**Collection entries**
*** Block opens ***

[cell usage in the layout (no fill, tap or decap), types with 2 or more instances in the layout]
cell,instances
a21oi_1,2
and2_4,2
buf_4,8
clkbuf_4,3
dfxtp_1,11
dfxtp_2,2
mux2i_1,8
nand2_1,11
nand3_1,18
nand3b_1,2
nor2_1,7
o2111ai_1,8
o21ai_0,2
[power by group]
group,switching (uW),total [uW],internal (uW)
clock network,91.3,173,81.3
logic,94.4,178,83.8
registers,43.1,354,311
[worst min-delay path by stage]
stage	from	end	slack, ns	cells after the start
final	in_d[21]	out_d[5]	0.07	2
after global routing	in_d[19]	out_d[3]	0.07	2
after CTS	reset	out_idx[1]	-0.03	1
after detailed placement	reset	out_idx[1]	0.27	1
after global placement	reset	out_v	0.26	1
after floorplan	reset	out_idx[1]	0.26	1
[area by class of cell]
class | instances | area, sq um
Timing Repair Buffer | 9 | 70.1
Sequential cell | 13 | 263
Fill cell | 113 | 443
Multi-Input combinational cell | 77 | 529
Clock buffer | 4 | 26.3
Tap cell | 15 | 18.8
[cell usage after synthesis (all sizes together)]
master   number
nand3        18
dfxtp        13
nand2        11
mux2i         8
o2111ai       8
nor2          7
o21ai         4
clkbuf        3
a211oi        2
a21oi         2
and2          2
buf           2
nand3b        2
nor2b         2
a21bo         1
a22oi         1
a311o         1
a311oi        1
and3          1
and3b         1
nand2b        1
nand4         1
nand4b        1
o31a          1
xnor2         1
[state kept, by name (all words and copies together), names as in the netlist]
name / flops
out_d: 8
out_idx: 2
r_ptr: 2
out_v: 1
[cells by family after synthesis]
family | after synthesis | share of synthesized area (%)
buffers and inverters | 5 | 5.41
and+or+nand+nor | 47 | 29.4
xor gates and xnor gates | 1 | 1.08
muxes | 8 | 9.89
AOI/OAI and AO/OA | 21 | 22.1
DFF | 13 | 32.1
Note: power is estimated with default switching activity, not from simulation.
### config.mk
export PLATFORM = sky130hd
export DESIGN_NAME = plic_gateway_arb
export DESIGN_NICKNAME = d
export VERILOG_FILES = /design/src/rtl/plic_gateway_arb.sv
export SDC_FILE = /design/constraint.sdc
export NUM_CORES = 1
export LEC_CHECK = 0
export ABC_AREA = 0
export CORE_MARGIN = 1
export CORE_UTILIZATION = 39
export CTS_CLUSTER_DIAMETER = 50
export DETAILED_ROUTE_END_ITERATION = 6
export SLEW_MARGIN = 20
export SYNTH_ARGS = -nofsm -noshare
export SYNTH_HDL_FRONTEND = slang
export SYNTH_SLANG_ARGS = --single-unit
export TNS_END_PERCENT = 20
### constraint.sdc
create_clock -name clk_i -period 67.3 [get_ports clk_i]
set_clock_uncertainty 0.1 [all_clocks]
set_input_delay 13.46 -clock clk_i [delete_from_list [all_inputs] [get_ports clk_i]]
set_output_delay 13.46 -clock clk_i [all_outputs]
set_load 0.05 [all_outputs]
<file path="src/rtl/rv_fetch_pkg.sv">
// Shared constants for the RV instruction-fetch stage and the decode/control logic.
// State encodings, NOP, instruction field positions and base opcodes.
package rv_fetch_pkg;

  localparam logic [2:0] ST_IDLE = 3'd0;
  localparam logic [2:0] ST_REQ  = 3'd1;
  localparam logic [2:0] ST_WAIT = 3'd2;
  localparam logic [2:0] ST_HOLD = 3'd3;
  localparam logic [2:0] ST_ERR  = 3'd4;

  localparam logic [31:0] NOP_INSTR = 32'h0000_0013;

  localparam int unsigned OPCODE_LSB = 0;
  localparam int unsigned OPCODE_MSB = 6;
  localparam int unsigned RD_LSB     = 7;
  localparam int unsigned RD_MSB     = 11;
  localparam int unsigned FUNCT3_LSB = 12;
  localparam int unsigned FUNCT3_MSB = 14;
  localparam int unsigned RS1_LSB    = 15;
  localparam int unsigned RS1_MSB    = 19;
  localparam int unsigned RS2_LSB    = 20;
  localparam int unsigned RS2_MSB    = 24;
  localparam int unsigned FUNCT7_LSB = 25;
  localparam int unsigned FUNCT7_MSB = 31;

  localparam logic [6:0] OPC_LOAD   = 7'b000_0011;
  localparam logic [6:0] OPC_OP_IMM = 7'b001_0011;
  localparam logic [6:0] OPC_AUIPC  = 7'b001_0111;
  localparam logic [6:0] OPC_STORE  = 7'b010_0011;
  localparam logic [6:0] OPC_OP     = 7'b011_0011;
  localparam logic [6:0] OPC_LUI    = 7'b011_0111;
  localparam logic [6:0] OPC_BRANCH = 7'b110_0011;
  localparam logic [6:0] OPC_JALR   = 7'b110_0111;
  localparam logic [6:0] OPC_JAL    = 7'b110_1111;
  localparam logic [6:0] OPC_SYSTEM = 7'b111_0011;

  function automatic logic is_misaligned(input logic [1:0] lsbs);
    return lsbs != 2'b00;
  endfunction

endpackage

</file>
<file path="src/rtl/rv_fetch_skid.sv">
// One-entry {pc, instr} holding register used when a fetch response arrives
// while the output slot is still stalled. Clear wins over load, load over unload.
module rv_fetch_skid
  import rv_fetch_pkg::*;
#(
  parameter int unsigned XLEN = 32
) (
  input  logic            clk,
  input  logic            rst_n,
  input  logic            load,
  input  logic            unload,
  input  logic            clear,
  input  logic [XLEN-1:0] load_pc,
  input  logic [31:0]     load_instr,
  output logic            valid,
  output logic [XLEN-1:0] pc,
  output logic [31:0]     instr
);

  logic            valid_q;
  logic [XLEN-1:0] pc_q;
  logic [31:0]     instr_q;

  always_ff @(posedge clk or negedge rst_n) begin
    if (!rst_n) begin
      valid_q <= 1'b0;
      pc_q    <= '0;
      instr_q <= NOP_INSTR;
    end else if (clear) begin
      valid_q <= 1'b0;
    end else if (load) begin
      valid_q <= 1'b1;
      pc_q    <= load_pc;
      instr_q <= load_instr;
    end else if (unload) begin
      valid_q <= 1'b0;
    end
  end

  assign valid = valid_q;
  assign pc    = pc_q;
  assign instr = instr_q;

endmodule

</file>
<file path="src/rtl/rv_fetch_stage.sv">
// Instruction-fetch stage and IF/ID register: one outstanding imem request, redirect
// flush, stall skid. Optional misaligned-redirect trap via FETCH_MISALIGN_CHK_EN.
module rv_fetch_stage
  import rv_fetch_pkg::*;
#(
  parameter int unsigned     XLEN     = 32,
  parameter logic [XLEN-1:0] RESET_PC = '0
) (
  input  logic            clk,
  input  logic            rst_n,
  output logic            imem_req,
  output logic [XLEN-1:0] imem_addr,
  input  logic            imem_ready,
  input  logic            imem_rvalid,
  input  logic [31:0]     imem_rdata,
  input  logic            redirect,
  input  logic [XLEN-1:0] redirect_pc,
  input  logic            stall,
  output logic            if_valid,
  output logic [XLEN-1:0] if_pc,
  output logic [31:0]     if_instr,
  output logic [6:0]      opcode,
  output logic [2:0]      funct3,
  output logic [6:0]      funct7,
  output logic [4:0]      rd,
  output logic [4:0]      rs1,
  output logic [4:0]      rs2,
  output logic            fetch_err
);

  localparam logic [XLEN-1:0] WORD_MASK = ~XLEN'(3);

  logic [2:0]      state_q, state_d;
  logic [XLEN-1:0] pc_q, pc_d;
  logic            drop_q, drop_d;
  logic            if_valid_q, if_valid_d;
  logic [XLEN-1:0] if_pc_q, if_pc_d;
  logic [31:0]     if_instr_q, if_instr_d;

  logic            skid_load, skid_unload, skid_clear, skid_valid;
  logic [XLEN-1:0] skid_pc;
  logic [31:0]     skid_instr;

  rv_fetch_skid #(
    .XLEN(XLEN)
  ) u_skid (
    .clk       (clk),
    .rst_n     (rst_n),
    .load      (skid_load),
    .unload    (skid_unload),
    .clear     (skid_clear),
    .load_pc   (pc_q),
    .load_instr(imem_rdata),
    .valid     (skid_valid),
    .pc        (skid_pc),
    .instr     (skid_instr)
  );

`ifdef FETCH_MISALIGN_CHK_EN
  logic err_q, err_d;
  logic redirect_bad;
  assign redirect_bad = is_misaligned(redirect_pc[1:0]);
`endif

  always_comb begin
    state_d     = state_q;
    pc_d        = pc_q;
    drop_d      = drop_q;
    if_valid_d  = if_valid_q;
    if_pc_d     = if_pc_q;
    if_instr_d  = if_instr_q;
    skid_load   = 1'b0;
    skid_unload = 1'b0;
    skid_clear  = 1'b0;
`ifdef FETCH_MISALIGN_CHK_EN
    err_d       = err_q;
`endif

    if (redirect && (state_q != ST_ERR)) begin
      if_valid_d = 1'b0;
      skid_clear = 1'b1;
      // A response landing in the redirect cycle is consumed here, so nothing is left in flight.
      unique case (state_q)
        ST_WAIT: drop_d = !imem_rvalid;
        ST_REQ:  drop_d = drop_q || imem_ready;
        default: drop_d = drop_q;
      endcase
`ifdef FETCH_MISALIGN_CHK_EN
      if (redirect_bad) begin
        err_d   = 1'b1;
        drop_d  = 1'b0;
        state_d = ST_ERR;
      end else begin
        pc_d    = redirect_pc;
        state_d = ST_REQ;
      end
`else
      pc_d    = redirect_pc & WORD_MASK;
      state_d = ST_REQ;
`endif
    end else begin
      if (if_valid_q && !stall) begin
        if_valid_d = 1'b0;
      end
      unique case (state_q)
        ST_IDLE: state_d = ST_REQ;
        ST_REQ: begin
          if (imem_ready) begin
            state_d = ST_WAIT;
          end
        end
        ST_WAIT: begin
          if (imem_rvalid) begin
            state_d = ST_REQ;
            if (drop_q) begin
              drop_d = 1'b0;
            end else if (!if_valid_q || !stall) begin
              if_valid_d = 1'b1;
              if_pc_d    = pc_q;
              if_instr_d = imem_rdata;
              pc_d       = pc_q + XLEN'(4);
            end else begin
              skid_load = 1'b1;
              pc_d      = pc_q + XLEN'(4);
              state_d   = ST_HOLD;
            end
          end
        end
        ST_HOLD: begin
          if (!stall && skid_valid) begin
            if_valid_d  = 1'b1;
            if_pc_d     = skid_pc;
            if_instr_d  = skid_instr;
            skid_unload = 1'b1;
            state_d     = ST_REQ;
          end
        end
        ST_ERR: if_valid_d = 1'b0;
        default: state_d = ST_IDLE;
      endcase
    end
  end

  always_ff @(posedge clk or negedge rst_n) begin
    if (!rst_n) begin
      state_q    <= ST_IDLE;
      pc_q       <= RESET_PC;
      drop_q     <= 1'b0;
      if_valid_q <= 1'b0;
      if_pc_q    <= '0;
      if_instr_q <= NOP_INSTR;
    end else begin
      state_q    <= state_d;
      pc_q       <= pc_d;
      drop_q     <= drop_d;
      if_valid_q <= if_valid_d;
      if_pc_q    <= if_pc_d;
      if_instr_q <= if_instr_d;
    end
  end

`ifdef FETCH_MISALIGN_CHK_EN
  always_ff @(posedge clk or negedge rst_n) begin
    if (!rst_n) begin
      err_q <= 1'b0;
    end else begin
      err_q <= err_d;
    end
  end
  assign fetch_err = err_q;
`else
  assign fetch_err = 1'b0;
`endif

  assign imem_req  = (state_q == ST_REQ);
  assign imem_addr = pc_q & WORD_MASK;

  assign if_valid = if_valid_q;
  assign if_pc    = if_pc_q;
  assign if_instr = if_instr_q;

  assign opcode = if_instr_q[OPCODE_MSB:OPCODE_LSB];
  assign funct3 = if_instr_q[FUNCT3_MSB:FUNCT3_LSB];
  assign funct7 = if_instr_q[FUNCT7_MSB:FUNCT7_LSB];
  assign rd     = if_instr_q[RD_MSB:RD_LSB];
  assign rs1    = if_instr_q[RS1_MSB:RS1_LSB];
  assign rs2    = if_instr_q[RS2_MSB:RS2_LSB];

endmodule

</file>
==> config.mk <==
export PLATFORM = sky130hd
export DESIGN_NAME = branch_flush_unit
export DESIGN_NICKNAME = d
export VERILOG_FILES = /design/src/rtl/branch_flush_unit_pkg.sv /design/src/rtl/branch_flush_unit_sat_counter.sv /design/src/rtl/branch_flush_unit.sv
export SDC_FILE = /design/constraint.sdc
export NUM_CORES = 1
export LEC_CHECK = 0
export CORE_AREA = 2 2 104 106
export CTS_CLUSTER_SIZE = 40
export DETAILED_ROUTE_END_ITERATION = 7
export DIE_AREA = 0 0 106 108
export GPL_ROUTABILITY_DRIVEN = 0
export PLACE_DENSITY = 0.72
export SETUP_SLACK_MARGIN = 0.02
export SYNTH_ARGS = -nofsm -noshare
export SYNTH_HDL_FRONTEND = slang
export SYNTH_SLANG_ARGS = --single-unit
export TNS_END_PERCENT = 10
==> constraint.sdc <==
create_clock -name clk_i -period 8.7 [get_ports clk_i]
set_clock_uncertainty 0.2 [all_clocks]
set_input_delay 2.175 -clock clk_i [delete_from_list [all_inputs] [get_ports clk_i]]
set_output_delay 2.175 -clock clk_i [all_outputs]
set_load 0.02 [all_outputs]
==> src/rtl/branch_flush_unit_pkg.sv <==
// Shared definitions for branch prediction and flush control.
// Holds the next-PC select encodings and the counter reset-value helper.
package bp_pkg;

    localparam logic [1:0] PC_SRC_SEQ     = 2'b00;
    localparam logic [1:0] PC_SRC_ID_TGT  = 2'b01;
    localparam logic [1:0] PC_SRC_EX_TGT  = 2'b10;
    localparam logic [1:0] PC_SRC_EX_FALL = 2'b11;

    // Weakly not-taken: the largest value whose MSB is still clear.
    function automatic int unsigned ctr_rst_val(input int unsigned w);
        return (32'd1 << (w - 1)) - 32'd1;
    endfunction

endpackage

==> src/rtl/branch_flush_unit_sat_counter.sv <==
// Saturating up/down counter with a synchronous load.
// Exposes the next value so callers can bypass a same-cycle update.
module sat_counter #(
    parameter int unsigned W = 2
) (
    input  logic         clk_i,
    input  logic         load_i,
    input  logic [W-1:0] load_val_i,
    input  logic         inc_i,
    input  logic         dec_i,
    output logic [W-1:0] q_o,
    output logic [W-1:0] nxt_o
);

    localparam logic [W-1:0] MAX = '1;

    // Next value: load wins, then inc/dec clamped at the rails.
    always_comb begin
        nxt_o = q_o;
        if (load_i) begin
            nxt_o = load_val_i;
        end else if (inc_i && !dec_i && q_o != MAX) begin
            nxt_o = q_o + W'(1);
        end else if (dec_i && !inc_i && q_o != '0) begin
            nxt_o = q_o - W'(1);
        end
    end

    // Counter state register.
    always_ff @(posedge clk_i) begin
        q_o <= nxt_o;
    end

endmodule

==> src/rtl/branch_flush_unit.sv <==
// Branch predictor table, EX resolution and pipeline flush control.
// Table is a flop array so ID can read it combinationally with bypass.
module branch_flush_unit
    import bp_pkg::*;
#(
    parameter int unsigned PC_W  = 32,
    parameter int unsigned IDX_W = 4,
    parameter int unsigned CTR_W = 2,
    parameter int unsigned CNT_W = 16
) (
    input  logic             clk_i,
    input  logic             rst_i,
    input  logic             id_branch_i,
    input  logic [PC_W-1:0]  id_pc_i,
    output logic             id_predict_o,
    input  logic             ex_branch_i,
    input  logic [PC_W-1:0]  ex_pc_i,
    input  logic             ex_predict_i,
    input  logic             ex_zero_i,
    output logic             if_flush_o,
    output logic             id_flush_o,
    output logic [1:0]       pc_src_o,
    output logic [CNT_W-1:0] branch_cnt_o,
    output logic [CNT_W-1:0] mispredict_cnt_o
);

    localparam int unsigned N = 1 << IDX_W;
    localparam logic [CTR_W-1:0] CTR_RST = CTR_W'(ctr_rst_val(CTR_W));

    logic [IDX_W-1:0] id_idx;
    logic [IDX_W-1:0] ex_idx;
    logic [CTR_W-1:0] tbl_q   [N];
    logic [CTR_W-1:0] tbl_nxt [N];
    logic [CTR_W-1:0] id_ctr;
    logic             ex_upd;
    logic             mispredict;
    logic [CNT_W-1:0] br_nxt;
    logic [CNT_W-1:0] mis_nxt;
    logic             unused;

    assign id_idx = id_pc_i[IDX_W+1:2];
    assign ex_idx = ex_pc_i[IDX_W+1:2];
    assign ex_upd = ex_branch_i & ~rst_i;

    for (genvar i = 0; i < N; i++) begin : g_tbl
        sat_counter #(.W(CTR_W)) u_ctr (
            .clk_i      (clk_i),
            .load_i     (rst_i),
            .load_val_i (CTR_RST),
            .inc_i      (ex_upd & (ex_idx == IDX_W'(i)) & ex_zero_i),
            .dec_i      (ex_upd & (ex_idx == IDX_W'(i)) & ~ex_zero_i),
            .q_o        (tbl_q[i]),
            .nxt_o      (tbl_nxt[i])
        );
    end

    // Same-index EX training is forwarded to the ID lookup.
    always_comb begin
        id_ctr = tbl_q[id_idx];
        if (ex_upd && ex_idx == id_idx) begin
            id_ctr = tbl_nxt[ex_idx];
        end
    end

    assign id_predict_o = ~rst_i & id_branch_i & id_ctr[CTR_W-1];
    assign mispredict   = ex_upd & (ex_predict_i ^ ex_zero_i);
    assign id_flush_o   = mispredict;
    assign if_flush_o   = mispredict | id_predict_o;

    // Next-PC select: an EX mispredict overrides the ID prediction.
    always_comb begin
        pc_src_o = PC_SRC_SEQ;
        if (mispredict) begin
            pc_src_o = ex_zero_i ? PC_SRC_EX_TGT : PC_SRC_EX_FALL;
        end else if (id_predict_o) begin
            pc_src_o = PC_SRC_ID_TGT;
        end
    end

    sat_counter #(.W(CNT_W)) u_br_cnt (
        .clk_i      (clk_i),
        .load_i     (rst_i),
        .load_val_i ('0),
        .inc_i      (ex_branch_i),
        .dec_i      (1'b0),
        .q_o        (branch_cnt_o),
        .nxt_o      (br_nxt)
    );

    sat_counter #(.W(CNT_W)) u_mis_cnt (
        .clk_i      (clk_i),
        .load_i     (rst_i),
        .load_val_i ('0),
        .inc_i      (mispredict),
        .dec_i      (1'b0),
        .q_o        (mispredict_cnt_o),
        .nxt_o      (mis_nxt)
    );

    assign unused = ^{id_pc_i[PC_W-1:IDX_W+2], id_pc_i[1:0],
                      ex_pc_i[PC_W-1:IDX_W+2], ex_pc_i[1:0],
                      br_nxt, mis_nxt};

endmodule

==> flow_metrics.tcl <==
set metrics [dict create \
    run_status "complete, no violations" \
    power_uw 667.1 \
    clkSinkCount 64 \
    setup_tns_ns 0 \
    ios 107 \
    synth_fp_nets 634 \
    final_cells 711 \
    place_worst_setup_slack_ns 0.9934 \
    post_cts_resized 0 \
    cts-root-buf "clkbuf_8" \
    core_area_mm2 0.01023 \
    areaGrowthSynthToFinish_pct 16.73 \
    p_leak_uw 0.002010 \
    die_h_um 108 \
    postCtsSetupRepairBufs 0 \
    rsz0062_at_grt "no" \
    synth-edff-count 0 \
    antenna_found_initial 0 \
    cp.arrival_ns 5.39 \
    via_per_inst 5.505 \
    hold_viol 0 \
    clk_pin_slew_ns 0.07 \
    seq_area_frac_synth_pct 28.26 \
    cts_tree "built" \
    syn_inst 530 \
    syn_area_mm2 0.004533 \
    min_period_ns 7.761 \
    synth-seq-cells 64 \
    grt_max_degree 33 \
    hold-path-endpoint "u_mis_cnt.q_o[7]" \
    fin_ws_ns 0.9389 \
    required_ns 6.33 \
    cts_buffer_depth 2 \
    min-delay-start "u_mis_cnt.q_o[7]" \
    path_max_fanout 14 \
    grt_pass1_vias 3887 \
    reg2reg_depth 6 \
    irDropWorstVdd_uv 70.13 \
    powerDensity_mw_per_mm2 126.1 \
    endpoint_kind "primary output" \
    yosys_most_used_dff "dfxtp_1" \
    dp.cells 695 \
    wl_per_cell_um 14.95 \
    avgSynthCellArea_um2 8.553 \
    clock_latency_ns 0.35 \
    dpl.hpwl_mm 7.747 \
    synthDistinctLibCells 66 \
    start_util_pct 44.31 \
    holdBufCountCts 0 \
    grt_first_pass_wirelength_mm 18.13 \
    setup_violations 0 \
    dr.pass1.iters 4 \
    dieArea_mm2 0.01145 \
    final_nets 674 \
    yosys_warnings 0 \
    cts_inserted_buffers 9 \
    drt_wl_total_mm 10.63 \
    reg2reg_from "u_mis_cnt.q_o[4]" \
    grt_usage_pct 19.50 \
    max_freq_mhz 128.8 \
    drive_gt1_share_pct 8.348 \
    gr-total-overflow 0 \
    worst_r2r_endpoint "u_mis_cnt.q_o[13]" \
    dieWidth_um 106 \
    hold_path.class "flip-flop to flip-flop" \
    ys_async_sr_fraction_pct 0 \
    port_buffers 50 \
    row_count 37 \
    dr_total_vias 3914 \
    htreeDepth 3 \
    relSlewSlack_pct 50.20 \
    ant_nets 0 \
    cap_violations 0 \
    num_antenna_cells 0 \
    dr.first_iter.drc_count 186 \
    worstMarginPinSlew_ns 0.7446 \
    finalCritPeriodShare_pct 89.21 \
    worstHoldPathCells 2 \
    crit_type "primary input to primary output" \
    startpoint_type "primary input" \
    reg2reg_slack_ns 6.60 \
    slew_viol_final 0 \
    drc 0 \
]
==> worst max-delay path: stages <==
cell and delay, ns:
clkdlybuf4s50_1 0.95, and4bb_1 0.58, a21oi_1 0.12, a221oi_1 0.41, o311ai_2 0.18, a41oi_2 0.30
o22ai_1 0.11, clkdlybuf4s50_1 0.55
==> sequential cells by signal (all words and copies together), names as in the netlist <==
name and cells:
g_tbl.u_ctr.q_o 32, u_mis_cnt.q_o 16, u_br_cnt.q_o 16
==> placed cells by master, fill, tap and decap left out, types with 3 or more instances in the layout <==
master            n
o31a_1            3
buf_4             4
nor2_1           53
or3_1             9
mux4_2            5
nand3b_1          3
ha_1             34
o31ai_1           3
nor3_1           14
nand4_1          12
and4_1            3
nor3b_1           3
a211oi_1          3
clkdlybuf4s50_1  48
o41ai_2           3
nand3_1          21
a21oi_1          20
nand2b_1          4
nand2_1          44
inv_1            45
a32oi_1           3
dfxtp_1          64
xor2_1           14
nor2b_1          11
and2_1            9
o21ai_1           6
and3_1            8
o21ai_0          13
mux2i_1          13
clkbuf_8         10
o32ai_1           3
xnor2_1          29
a32o_1            5
a31oi_1           5
==> metal layers <==
metal	part of all wire, %	track usage, %
met2	50	33.32
met1	46	24.57
met4	2.0	8.459
met5	0	0
met3	2.5	2.893
==> how the worst max path moves through the flow <==
stage                from           to  slack, ns  cells past startpoint
6_report       ex_pc_i[4]  pc_src_o[0]       0.94                      8
5_1_grt        ex_pc_i[5]   if_flush_o       0.81                     10
4_1_cts        ex_pc_i[4]  pc_src_o[0]       0.98                      8
3_5_place_dp   ex_pc_i[4]  pc_src_o[0]       0.99                      8
3_3_place_gp   ex_pc_i[4]  pc_src_o[0]       1.03                      8
2_1_floorplan   ex_zero_i  pc_src_o[0]       2.44                      8
==> synth_stat cells, drive strengths merged (4+ instances only) <==
cell type | number | share of area [%]
a21oi | 21 | 2.6
a31oi | 5 | 0.69
a32o | 5 | 1.1
and2 | 9 | 1.2
and3 | 8 | 1.1
buf | 17 | 2.9
clkbuf | 8 | 0.66
dfxtp | 64 | 28
ha | 34 | 9.4
inv | 45 | 3.7
mux2i | 13 | 2.9
mux4 | 5 | 2.5
nand2 | 46 | 3.9
nand2b | 4 | 0.55
nand3 | 21 | 2.3
nand4 | 14 | 2.4
nor2 | 53 | 4.4
nor2b | 11 | 1.5
nor3 | 15 | 1.8
nor4 | 4 | 1.0
o21ai | 19 | 2.1
or3 | 9 | 1.2
xnor2 | 29 | 5.6
xor2 | 14 | 2.7
==> kinds of logic after synthesis <==
logic type,Yosys count,share of synthesized area [%]
multiplexers,18,5.355
AND/OR/NAND/NOR,218,27.16
XOR/XNOR,43,8.308
buffers and inverters,71,7.369
flip-flops,64,28.26
AO/OA/AOI/OAI,82,14.16
adder cells (fa/ha/maj),34,9.385
==> report_power, final <==
part	leakage (uW)	switching, uW	internal, uW	total (uW)
clock network	0.000117	125	171	296
registers	0.000517	3.58	296	299
logic	0.00138	44.1	27.8	71.9
==> final cells by class <==
| cell class | count | area, um2 |
|---|---|---|
| Multi-Input combinational cell | 395 | 2918 |
| Clock inverter | 6 | 91.34 |
| Timing Repair Buffer | 54 | 520.5 |
| Tap cell | 136 | 170.2 |
| Inverter | 46 | 172.7 |
| Sequential cell | 64 | 1281 |
| Clock buffer | 10 | 137.6 |
| Fill cell | 956 | 4940 |
==> through the flow <==
step | instance area, um2 | hold WS [ns] | utilization (%)
after floorplan | 4533 | 0.2711 | -
after global placement | 5062 | 0.2849 | 49.48
after detailed placement | 5062 | 0.3073 | 49.48
after CTS | 5291 | 0.3155 | 51.72
after global routing | 5291 | 0.3548 | 51.72
final | 5291 | 0.3149 | 51.72
Power figures use the tool's default switching activity.
<file path="config.mk">
export PLATFORM = sky130hd
export DESIGN_NAME = imem_loader
export DESIGN_NICKNAME = d
export VERILOG_FILES = /design/src/rtl/imem_pkg.sv /design/src/rtl/imem_word_assembler.sv /design/src/rtl/imem_loader.sv
export SDC_FILE = /design/constraint.sdc
export NUM_CORES = 1
export LEC_CHECK = 0
export ABC_CLOCK_PERIOD_IN_PS = 2300
export CORE_MARGIN = 2
export CORE_UTILIZATION = 55
export DETAILED_ROUTE_END_ITERATION = 16
export HOLD_SLACK_MARGIN = 0.02
export PLACE_DENSITY = 0.79
export SYNTH_ARGS = -nofsm -noshare
export SYNTH_HDL_FRONTEND = slang
export SYNTH_SLANG_ARGS = --single-unit
</file>
<file path="constraint.sdc">
create_clock -name CLK -period 2.3 [get_ports CLK]
set_input_delay 0.69 -clock CLK [delete_from_list [all_inputs] [get_ports CLK]]
set_output_delay 0.69 -clock CLK [all_outputs]
set_load 0.02 [all_outputs]
</file>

*** Block closes ***

Only the lines above from the one with "ha | 34 | 9.4" up to and including the one with "export CORE_UTILIZATION = 55" should be repeated, exactly as written.

ha | 34 | 9.4
inv | 45 | 3.7
mux2i | 13 | 2.9
mux4 | 5 | 2.5
nand2 | 46 | 3.9
nand2b | 4 | 0.55
nand3 | 21 | 2.3
nand4 | 14 | 2.4
nor2 | 53 | 4.4
nor2b | 11 | 1.5
nor3 | 15 | 1.8
nor4 | 4 | 1.0
o21ai | 19 | 2.1
or3 | 9 | 1.2
xnor2 | 29 | 5.6
xor2 | 14 | 2.7
==> kinds of logic after synthesis <==
logic type,Yosys count,share of synthesized area [%]
multiplexers,18,5.355
AND/OR/NAND/NOR,218,27.16
XOR/XNOR,43,8.308
buffers and inverters,71,7.369
flip-flops,64,28.26
AO/OA/AOI/OAI,82,14.16
adder cells (fa/ha/maj),34,9.385
==> report_power, final <==
part	leakage (uW)	switching, uW	internal, uW	total (uW)
clock network	0.000117	125	171	296
registers	0.000517	3.58	296	299
logic	0.00138	44.1	27.8	71.9
==> final cells by class <==
| cell class | count | area, um2 |
|---|---|---|
| Multi-Input combinational cell | 395 | 2918 |
| Clock inverter | 6 | 91.34 |
| Timing Repair Buffer | 54 | 520.5 |
| Tap cell | 136 | 170.2 |
| Inverter | 46 | 172.7 |
| Sequential cell | 64 | 1281 |
| Clock buffer | 10 | 137.6 |
| Fill cell | 956 | 4940 |
==> through the flow <==
step | instance area, um2 | hold WS [ns] | utilization (%)
after floorplan | 4533 | 0.2711 | -
after global placement | 5062 | 0.2849 | 49.48
after detailed placement | 5062 | 0.3073 | 49.48
after CTS | 5291 | 0.3155 | 51.72
after global routing | 5291 | 0.3548 | 51.72
final | 5291 | 0.3149 | 51.72
Power figures use the tool's default switching activity.
<file path="config.mk">
export PLATFORM = sky130hd
export DESIGN_NAME = imem_loader
export DESIGN_NICKNAME = d
export VERILOG_FILES = /design/src/rtl/imem_pkg.sv /design/src/rtl/imem_word_assembler.sv /design/src/rtl/imem_loader.sv
export SDC_FILE = /design/constraint.sdc
export NUM_CORES = 1
export LEC_CHECK = 0
export ABC_CLOCK_PERIOD_IN_PS = 2300
export CORE_MARGIN = 2
export CORE_UTILIZATION = 55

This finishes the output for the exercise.